→ **EXERCISE GOAL**
Going through the entries below, count each line that holds "floorplan" and give only the total.
(SUPPLIED INFORMATION)
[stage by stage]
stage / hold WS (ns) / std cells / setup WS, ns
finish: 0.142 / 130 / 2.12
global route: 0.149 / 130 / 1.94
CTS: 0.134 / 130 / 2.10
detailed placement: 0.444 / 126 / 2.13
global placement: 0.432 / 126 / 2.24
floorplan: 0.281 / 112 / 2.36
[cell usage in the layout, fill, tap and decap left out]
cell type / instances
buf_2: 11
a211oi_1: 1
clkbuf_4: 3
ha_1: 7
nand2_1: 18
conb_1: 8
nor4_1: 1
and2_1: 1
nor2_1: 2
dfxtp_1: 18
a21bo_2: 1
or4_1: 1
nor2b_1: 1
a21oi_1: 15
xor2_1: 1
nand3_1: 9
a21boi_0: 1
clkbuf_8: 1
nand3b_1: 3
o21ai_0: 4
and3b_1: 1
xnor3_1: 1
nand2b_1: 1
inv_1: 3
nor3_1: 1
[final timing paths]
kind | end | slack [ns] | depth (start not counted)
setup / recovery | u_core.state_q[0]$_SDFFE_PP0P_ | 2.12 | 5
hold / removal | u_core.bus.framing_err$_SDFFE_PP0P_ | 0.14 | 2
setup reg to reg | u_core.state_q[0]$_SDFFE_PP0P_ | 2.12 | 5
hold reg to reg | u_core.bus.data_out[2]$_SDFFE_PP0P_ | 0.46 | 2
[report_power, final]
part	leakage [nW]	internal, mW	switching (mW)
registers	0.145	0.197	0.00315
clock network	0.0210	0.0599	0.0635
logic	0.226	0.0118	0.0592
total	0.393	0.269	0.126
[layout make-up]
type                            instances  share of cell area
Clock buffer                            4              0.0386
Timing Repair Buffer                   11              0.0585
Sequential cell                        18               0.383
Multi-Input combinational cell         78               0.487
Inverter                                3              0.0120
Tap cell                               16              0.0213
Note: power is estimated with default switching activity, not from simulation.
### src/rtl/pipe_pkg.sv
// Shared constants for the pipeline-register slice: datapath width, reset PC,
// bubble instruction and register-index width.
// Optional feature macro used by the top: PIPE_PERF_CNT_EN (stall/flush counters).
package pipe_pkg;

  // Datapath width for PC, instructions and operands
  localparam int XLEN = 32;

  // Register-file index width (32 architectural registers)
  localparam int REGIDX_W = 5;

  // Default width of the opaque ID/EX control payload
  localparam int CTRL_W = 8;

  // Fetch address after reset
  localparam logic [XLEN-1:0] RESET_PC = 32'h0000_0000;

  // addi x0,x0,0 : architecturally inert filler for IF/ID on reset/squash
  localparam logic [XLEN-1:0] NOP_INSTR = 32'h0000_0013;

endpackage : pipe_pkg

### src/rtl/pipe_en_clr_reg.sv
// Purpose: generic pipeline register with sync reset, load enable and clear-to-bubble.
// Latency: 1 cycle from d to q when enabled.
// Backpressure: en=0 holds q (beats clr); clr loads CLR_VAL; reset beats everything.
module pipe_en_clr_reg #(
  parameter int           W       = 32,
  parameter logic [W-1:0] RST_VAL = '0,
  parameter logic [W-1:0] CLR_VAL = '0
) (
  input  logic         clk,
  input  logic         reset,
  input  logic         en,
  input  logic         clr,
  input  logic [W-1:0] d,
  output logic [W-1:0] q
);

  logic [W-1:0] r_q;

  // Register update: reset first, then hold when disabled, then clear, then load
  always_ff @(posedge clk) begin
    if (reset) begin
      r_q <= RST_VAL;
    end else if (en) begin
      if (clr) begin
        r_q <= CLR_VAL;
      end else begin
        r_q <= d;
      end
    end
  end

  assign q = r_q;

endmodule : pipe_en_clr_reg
(End SUPPLIED INFORMATION)
(SUPPLIED INFORMATION)
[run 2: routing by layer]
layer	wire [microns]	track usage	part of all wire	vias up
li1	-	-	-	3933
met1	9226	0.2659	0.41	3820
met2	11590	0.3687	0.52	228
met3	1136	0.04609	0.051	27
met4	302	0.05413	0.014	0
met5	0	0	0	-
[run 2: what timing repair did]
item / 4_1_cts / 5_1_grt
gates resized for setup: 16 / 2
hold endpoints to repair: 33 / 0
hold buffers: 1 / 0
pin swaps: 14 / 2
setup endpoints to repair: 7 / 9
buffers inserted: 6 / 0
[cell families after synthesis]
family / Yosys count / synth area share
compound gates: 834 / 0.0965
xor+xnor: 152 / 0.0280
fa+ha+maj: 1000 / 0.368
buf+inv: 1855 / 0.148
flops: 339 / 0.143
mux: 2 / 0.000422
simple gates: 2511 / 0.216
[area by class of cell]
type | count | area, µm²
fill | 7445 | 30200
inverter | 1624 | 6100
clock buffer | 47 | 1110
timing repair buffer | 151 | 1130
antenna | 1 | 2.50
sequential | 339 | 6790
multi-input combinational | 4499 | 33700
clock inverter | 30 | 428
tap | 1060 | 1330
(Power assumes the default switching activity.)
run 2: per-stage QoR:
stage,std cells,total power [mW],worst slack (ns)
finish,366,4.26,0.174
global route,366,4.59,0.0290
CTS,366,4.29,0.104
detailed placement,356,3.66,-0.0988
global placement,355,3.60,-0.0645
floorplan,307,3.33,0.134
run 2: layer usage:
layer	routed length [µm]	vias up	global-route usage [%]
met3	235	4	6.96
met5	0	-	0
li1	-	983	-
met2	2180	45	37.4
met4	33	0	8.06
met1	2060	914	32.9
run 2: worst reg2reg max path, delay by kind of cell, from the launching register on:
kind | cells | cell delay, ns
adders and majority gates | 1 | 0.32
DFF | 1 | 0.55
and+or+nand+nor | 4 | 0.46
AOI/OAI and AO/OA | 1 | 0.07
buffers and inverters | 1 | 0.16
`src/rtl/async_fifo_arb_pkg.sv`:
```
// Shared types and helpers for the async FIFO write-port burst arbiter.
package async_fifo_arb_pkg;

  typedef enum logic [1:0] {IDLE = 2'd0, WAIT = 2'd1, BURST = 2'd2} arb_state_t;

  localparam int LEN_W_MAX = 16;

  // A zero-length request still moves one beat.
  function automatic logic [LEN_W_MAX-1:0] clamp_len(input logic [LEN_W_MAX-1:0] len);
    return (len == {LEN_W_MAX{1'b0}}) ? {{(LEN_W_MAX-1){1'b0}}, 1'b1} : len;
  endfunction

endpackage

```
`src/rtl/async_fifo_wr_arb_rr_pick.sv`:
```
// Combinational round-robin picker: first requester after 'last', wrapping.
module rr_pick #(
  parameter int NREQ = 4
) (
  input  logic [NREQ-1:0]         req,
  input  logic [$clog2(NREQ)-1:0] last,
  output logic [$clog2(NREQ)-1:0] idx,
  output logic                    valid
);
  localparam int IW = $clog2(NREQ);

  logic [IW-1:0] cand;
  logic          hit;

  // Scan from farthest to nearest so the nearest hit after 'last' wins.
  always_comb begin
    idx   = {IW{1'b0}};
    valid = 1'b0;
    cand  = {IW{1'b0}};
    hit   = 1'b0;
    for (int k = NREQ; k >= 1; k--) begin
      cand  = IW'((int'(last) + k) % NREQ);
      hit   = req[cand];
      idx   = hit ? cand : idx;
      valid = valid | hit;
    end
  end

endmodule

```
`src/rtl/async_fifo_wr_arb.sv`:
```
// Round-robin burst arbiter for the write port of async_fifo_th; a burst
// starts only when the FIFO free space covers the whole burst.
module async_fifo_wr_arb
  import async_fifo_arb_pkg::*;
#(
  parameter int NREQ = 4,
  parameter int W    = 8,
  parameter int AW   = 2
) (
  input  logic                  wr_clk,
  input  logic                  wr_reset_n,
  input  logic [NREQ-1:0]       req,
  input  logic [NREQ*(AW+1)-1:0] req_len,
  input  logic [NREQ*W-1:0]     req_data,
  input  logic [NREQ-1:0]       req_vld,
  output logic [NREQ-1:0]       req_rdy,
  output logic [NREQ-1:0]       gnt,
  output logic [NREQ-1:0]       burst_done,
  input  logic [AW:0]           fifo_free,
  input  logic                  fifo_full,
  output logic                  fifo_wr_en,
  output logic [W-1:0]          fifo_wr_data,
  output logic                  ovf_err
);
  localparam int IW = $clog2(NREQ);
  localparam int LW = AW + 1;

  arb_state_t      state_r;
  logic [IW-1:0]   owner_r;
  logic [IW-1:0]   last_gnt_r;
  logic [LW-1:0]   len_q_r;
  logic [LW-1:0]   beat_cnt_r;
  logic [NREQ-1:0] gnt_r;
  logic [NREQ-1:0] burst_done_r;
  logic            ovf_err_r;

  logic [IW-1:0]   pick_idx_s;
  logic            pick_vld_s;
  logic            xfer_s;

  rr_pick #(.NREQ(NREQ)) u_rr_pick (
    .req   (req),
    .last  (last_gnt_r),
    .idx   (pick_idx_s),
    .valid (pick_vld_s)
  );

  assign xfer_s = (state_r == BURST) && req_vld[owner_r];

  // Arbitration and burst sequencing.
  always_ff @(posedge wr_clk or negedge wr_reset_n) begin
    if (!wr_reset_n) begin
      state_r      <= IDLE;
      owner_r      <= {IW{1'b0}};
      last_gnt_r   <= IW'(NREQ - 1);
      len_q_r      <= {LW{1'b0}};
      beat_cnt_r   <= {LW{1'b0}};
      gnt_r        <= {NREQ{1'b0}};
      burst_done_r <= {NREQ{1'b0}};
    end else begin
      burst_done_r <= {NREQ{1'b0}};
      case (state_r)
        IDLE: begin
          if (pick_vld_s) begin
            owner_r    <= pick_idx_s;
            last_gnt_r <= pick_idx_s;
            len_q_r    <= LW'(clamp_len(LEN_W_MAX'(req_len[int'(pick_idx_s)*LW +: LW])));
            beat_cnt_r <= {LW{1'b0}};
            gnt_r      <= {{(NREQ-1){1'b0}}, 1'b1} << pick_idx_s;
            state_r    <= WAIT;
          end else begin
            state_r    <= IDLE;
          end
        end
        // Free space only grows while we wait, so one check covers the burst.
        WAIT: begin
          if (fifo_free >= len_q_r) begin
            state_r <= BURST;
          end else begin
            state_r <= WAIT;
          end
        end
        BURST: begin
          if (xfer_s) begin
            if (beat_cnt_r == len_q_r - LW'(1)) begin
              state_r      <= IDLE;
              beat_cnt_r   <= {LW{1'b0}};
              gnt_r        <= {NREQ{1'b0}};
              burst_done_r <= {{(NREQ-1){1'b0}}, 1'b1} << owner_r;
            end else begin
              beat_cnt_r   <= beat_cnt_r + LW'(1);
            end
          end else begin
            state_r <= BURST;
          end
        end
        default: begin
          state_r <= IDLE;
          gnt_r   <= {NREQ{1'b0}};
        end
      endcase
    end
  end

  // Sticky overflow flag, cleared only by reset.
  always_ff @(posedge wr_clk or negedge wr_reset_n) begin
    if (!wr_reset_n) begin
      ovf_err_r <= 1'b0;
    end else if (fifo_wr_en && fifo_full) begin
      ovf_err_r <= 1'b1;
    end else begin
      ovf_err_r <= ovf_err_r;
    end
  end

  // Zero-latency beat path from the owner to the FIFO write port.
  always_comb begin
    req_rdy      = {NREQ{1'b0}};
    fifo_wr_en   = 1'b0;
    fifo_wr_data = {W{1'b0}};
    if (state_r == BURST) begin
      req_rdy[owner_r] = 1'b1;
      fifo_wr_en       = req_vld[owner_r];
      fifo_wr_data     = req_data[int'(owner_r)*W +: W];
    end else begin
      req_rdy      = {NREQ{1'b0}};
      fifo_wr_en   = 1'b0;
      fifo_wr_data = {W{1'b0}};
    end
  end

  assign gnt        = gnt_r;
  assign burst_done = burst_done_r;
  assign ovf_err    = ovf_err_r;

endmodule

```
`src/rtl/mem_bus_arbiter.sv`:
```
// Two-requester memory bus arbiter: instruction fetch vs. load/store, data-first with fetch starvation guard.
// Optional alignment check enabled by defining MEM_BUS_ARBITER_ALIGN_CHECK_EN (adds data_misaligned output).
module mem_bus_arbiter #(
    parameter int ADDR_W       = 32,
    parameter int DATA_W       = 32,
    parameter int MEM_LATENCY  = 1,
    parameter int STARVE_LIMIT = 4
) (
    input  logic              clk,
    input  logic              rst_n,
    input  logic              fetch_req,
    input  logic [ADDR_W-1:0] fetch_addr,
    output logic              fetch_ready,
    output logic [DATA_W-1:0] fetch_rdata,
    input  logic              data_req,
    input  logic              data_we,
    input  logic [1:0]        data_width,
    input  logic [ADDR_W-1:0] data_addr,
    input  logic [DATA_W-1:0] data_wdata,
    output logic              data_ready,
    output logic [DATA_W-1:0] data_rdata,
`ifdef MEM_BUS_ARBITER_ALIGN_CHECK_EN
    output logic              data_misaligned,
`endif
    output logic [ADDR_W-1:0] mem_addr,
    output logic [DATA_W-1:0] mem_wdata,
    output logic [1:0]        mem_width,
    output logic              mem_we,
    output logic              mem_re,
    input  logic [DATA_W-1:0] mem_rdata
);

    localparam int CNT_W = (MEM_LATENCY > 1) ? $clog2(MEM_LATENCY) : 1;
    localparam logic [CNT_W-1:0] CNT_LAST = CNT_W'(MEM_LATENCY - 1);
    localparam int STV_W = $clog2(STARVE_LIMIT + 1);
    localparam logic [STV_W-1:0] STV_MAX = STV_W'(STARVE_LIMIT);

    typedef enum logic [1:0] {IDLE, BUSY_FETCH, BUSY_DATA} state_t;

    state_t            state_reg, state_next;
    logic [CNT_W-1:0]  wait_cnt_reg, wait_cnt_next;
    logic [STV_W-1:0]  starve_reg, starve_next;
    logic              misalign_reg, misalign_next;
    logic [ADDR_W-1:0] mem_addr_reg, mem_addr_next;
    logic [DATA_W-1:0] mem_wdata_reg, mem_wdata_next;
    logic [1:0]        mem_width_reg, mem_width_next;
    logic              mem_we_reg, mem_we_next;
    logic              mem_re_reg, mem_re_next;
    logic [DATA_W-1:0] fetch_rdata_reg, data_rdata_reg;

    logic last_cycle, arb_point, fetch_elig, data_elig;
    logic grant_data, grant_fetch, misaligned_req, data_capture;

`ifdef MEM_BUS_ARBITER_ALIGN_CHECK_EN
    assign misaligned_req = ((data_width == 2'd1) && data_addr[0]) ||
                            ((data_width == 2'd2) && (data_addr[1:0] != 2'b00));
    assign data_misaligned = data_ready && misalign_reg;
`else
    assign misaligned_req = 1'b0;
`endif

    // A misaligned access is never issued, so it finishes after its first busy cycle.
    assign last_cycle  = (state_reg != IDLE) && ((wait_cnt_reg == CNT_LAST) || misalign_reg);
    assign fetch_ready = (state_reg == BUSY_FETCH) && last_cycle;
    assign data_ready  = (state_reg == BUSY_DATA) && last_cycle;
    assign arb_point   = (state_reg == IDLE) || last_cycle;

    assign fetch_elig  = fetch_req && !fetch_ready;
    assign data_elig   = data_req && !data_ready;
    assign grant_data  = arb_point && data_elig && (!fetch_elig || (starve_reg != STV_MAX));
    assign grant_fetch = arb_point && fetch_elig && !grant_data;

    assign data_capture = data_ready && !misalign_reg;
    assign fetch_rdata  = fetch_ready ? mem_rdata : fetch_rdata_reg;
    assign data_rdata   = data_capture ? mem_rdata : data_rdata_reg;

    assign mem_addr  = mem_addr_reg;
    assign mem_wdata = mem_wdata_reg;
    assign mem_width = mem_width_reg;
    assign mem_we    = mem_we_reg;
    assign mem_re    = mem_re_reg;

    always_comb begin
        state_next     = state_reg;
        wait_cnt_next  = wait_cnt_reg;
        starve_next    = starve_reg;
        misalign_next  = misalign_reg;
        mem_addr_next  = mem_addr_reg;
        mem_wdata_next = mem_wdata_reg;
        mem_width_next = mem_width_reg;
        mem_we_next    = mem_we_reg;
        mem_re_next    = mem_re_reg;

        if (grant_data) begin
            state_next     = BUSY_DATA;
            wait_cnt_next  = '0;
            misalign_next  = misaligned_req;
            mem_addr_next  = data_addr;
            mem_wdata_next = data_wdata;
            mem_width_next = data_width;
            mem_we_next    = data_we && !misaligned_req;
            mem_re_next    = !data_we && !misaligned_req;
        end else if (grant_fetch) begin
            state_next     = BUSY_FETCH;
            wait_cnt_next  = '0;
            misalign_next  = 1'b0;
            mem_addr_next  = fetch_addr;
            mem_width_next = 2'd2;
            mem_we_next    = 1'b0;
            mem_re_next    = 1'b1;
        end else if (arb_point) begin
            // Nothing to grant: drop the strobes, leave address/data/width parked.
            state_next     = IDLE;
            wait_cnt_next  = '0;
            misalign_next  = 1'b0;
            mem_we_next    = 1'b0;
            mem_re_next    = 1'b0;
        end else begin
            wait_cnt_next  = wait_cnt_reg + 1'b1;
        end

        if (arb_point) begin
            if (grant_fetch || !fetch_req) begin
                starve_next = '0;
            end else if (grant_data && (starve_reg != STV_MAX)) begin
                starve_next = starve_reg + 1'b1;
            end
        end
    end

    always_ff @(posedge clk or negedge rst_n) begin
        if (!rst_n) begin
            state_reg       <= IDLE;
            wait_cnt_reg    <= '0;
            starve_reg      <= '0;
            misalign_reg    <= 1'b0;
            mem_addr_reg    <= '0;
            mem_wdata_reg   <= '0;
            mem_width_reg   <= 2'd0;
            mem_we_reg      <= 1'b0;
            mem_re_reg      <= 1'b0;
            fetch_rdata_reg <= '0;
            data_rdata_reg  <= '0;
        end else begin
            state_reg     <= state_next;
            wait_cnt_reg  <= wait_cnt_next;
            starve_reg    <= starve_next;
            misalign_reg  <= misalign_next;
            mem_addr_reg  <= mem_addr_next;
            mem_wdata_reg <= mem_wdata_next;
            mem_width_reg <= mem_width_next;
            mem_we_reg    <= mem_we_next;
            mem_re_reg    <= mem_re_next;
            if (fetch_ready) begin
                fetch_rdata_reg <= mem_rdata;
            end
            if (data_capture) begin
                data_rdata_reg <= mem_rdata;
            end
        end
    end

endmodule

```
(End SUPPLIED INFORMATION)
→ **TASK ANSWER**
2